Saved entries:

------------------------------------

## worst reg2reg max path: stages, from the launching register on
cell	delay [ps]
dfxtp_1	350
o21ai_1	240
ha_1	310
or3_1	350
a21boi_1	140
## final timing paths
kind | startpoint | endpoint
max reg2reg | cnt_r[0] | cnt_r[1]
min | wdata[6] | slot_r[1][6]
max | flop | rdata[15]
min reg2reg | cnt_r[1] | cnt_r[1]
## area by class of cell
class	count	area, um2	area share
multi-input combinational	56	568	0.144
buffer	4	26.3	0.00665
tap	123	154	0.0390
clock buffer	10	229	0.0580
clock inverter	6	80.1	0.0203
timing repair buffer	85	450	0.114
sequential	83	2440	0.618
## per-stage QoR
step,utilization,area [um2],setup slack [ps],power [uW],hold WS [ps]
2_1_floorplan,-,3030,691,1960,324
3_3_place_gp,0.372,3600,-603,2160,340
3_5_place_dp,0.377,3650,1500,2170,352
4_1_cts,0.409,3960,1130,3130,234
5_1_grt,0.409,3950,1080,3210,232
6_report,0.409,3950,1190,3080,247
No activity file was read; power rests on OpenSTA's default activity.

------------------------------------

> _What you have to do_
Extract every line from the one containing "6_report,0.409,3950,1190,3080,247" through the last line of the data, inclusive, exactly as written.

> _Answer_
6_report,0.409,3950,1190,3080,247
No activity file was read; power rests on OpenSTA's default activity.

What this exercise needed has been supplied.